La biscia, anche in questo caso, morde il ciarlatano, ossia il
demagogo è la prima vittima della sua demagogia.
II
non aver considerato il momento immediato dei "rapporti di
forza" è connesso a residui della concezione liberale
volgare, di cui il sindacalismo è una manifestazione che
credeva di essere più avanzata in quanto faceva realmente
un passo indietro. Infatti la concezione liberale volgare dando
importanza al rapporto delle forze politiche organizzate nelle
diverse forme di partito (lettori di giornali, elezioni parlamentari
e locali, organizzazione di massa dei partiti e dei sindacati
in senso. stretto) era più avanzata del sindacalismo che
dava importanza primordiale al rapporto fondamentale economico-sociale
e solo a questo. La concezione liberale volgare teneva conto implicito
anche di tale rapporto (come appare da tanti segni) ma insisteva
di più sul rapporto delle forze politiche che era un’espressione
dell’altro e in realtà lo conteneva. Questi residui
della concezione liberale volgare si possono rintracciare in tutta
una serie di trattazioni che si dicono connesse alla filosofia
della prassi e hanno dato luogo a forme infantili di ottimismo
e di scempiaggine. […]
Un
aspetto dello stesso problema è la quistione cosi detta
dei rapporti di forza. Si legge spesso nelle narrazioni storiche
l’espressione generica: “rapporti di forza favorevoli,
sfavorevoli a questa o a quella tendenza”. Così,
astrattamente, questa formulazione non spiega nulla o quasi nulla,
perché non si fa che ripetere il fatto che si deve spiegare
presentandolo una volta come fatto e una volta come legge astratta
e come spiegazione.
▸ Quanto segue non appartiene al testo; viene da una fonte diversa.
[flow/design.v]
module gcd_ci(clk, reset, clk_en, start, dataa, datab, done, result);
    input logic clk;
    input logic reset;
    input logic clk_en;
    input logic start;
    input logic [31:0] dataa;
    input logic [31:0] datab;
    output logic done;
    output logic [31:0] result;
    logic unsigned [31:0] a;
    logic unsigned [31:0] b;
    logic done_internal;
    edge_detect ED (clk, clk_en, reset, done_internal, done);
    always @(posedge clk)
    begin
        if (reset) begin
        done_internal <=  1'b0;
        a             <= 32'hDEADDEAD;
        b             <= 32'hDEADDEAD;
        result        <= 32'hDEADDEAD;
        end
        else begin
            if(clk_en) begin
                if (start) begin
                    done_internal <= 1'b0;
                    a             <= dataa;
                    b             <= datab;
                end
                else if (!done_internal) begin
                    if (b == 32'h0) begin
                        done_internal <= 1'b1;
                        result        <= a;
                    end
                    else if (a > b) begin
                        a <= a - b;
                    end
                    else begin
                        b <= b - a;
                    end
                end
            end
        end
    end
endmodule
module edge_detect #(parameter RISING=1)
    (clk, clk_en, reset, in, e);
    input  clk;
    input  clk_en;
    input  reset;
    input  in;
    output e;
    reg tmp;
    always @(posedge clk)
    begin
        if (reset)  
            tmp <= 1'b0;
        else begin
            if (clk_en)
                tmp <= in;
        end
    end
    assign e = RISING ? (~tmp & in) : (tmp & ~in);
endmodule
L’errore teorico consiste dunque nel
dare un canone di ricerca e di interpretazione come “causa
storica”. [4]
Intanto
nel “rapporto di forza” occorre distinguere diversi
momenti o gradi, che fondamentalmente sono questi:
1)
Un rapporto di forze sociali strettamente legato alla struttura,
obiettivo, indipendente dalla volontà degli uomini, che
può essere misurato coi sistemi delle scienze esatte o
fisiche. Sulla base del grado di sviluppo delle forze materiali
di produzione si hanno i raggruppamenti sociali, ognuno dei quali
rappresenta una funzione e ha una posizione data nella produzione
stessa. Questo rapporto è quello che è, una realtà
ribelle: nessuno può modificare il numero delle aziende
e dei loro addetti, il numero delle città con la data popolazione
urbana, ecc. Questo schieramento fondamentale permette di studiare
se nella società esistono le condizioni necessarie e sufficienti
per una sua trasformazione, permette cioè di controllare
il grado di realismo e di attuabilità delle diverse ideologie
che sono nate nel suo stesso terreno, nel terreno delle contraddizioni
che esso ha generato durante il suo sviluppo.
2)
Un momento successivo è il rapporto delle forze politiche;
cioè la valutazione del grado di omogeneità, di
autocoscienza e di organizzazione raggiunto dai vari gruppi sociali.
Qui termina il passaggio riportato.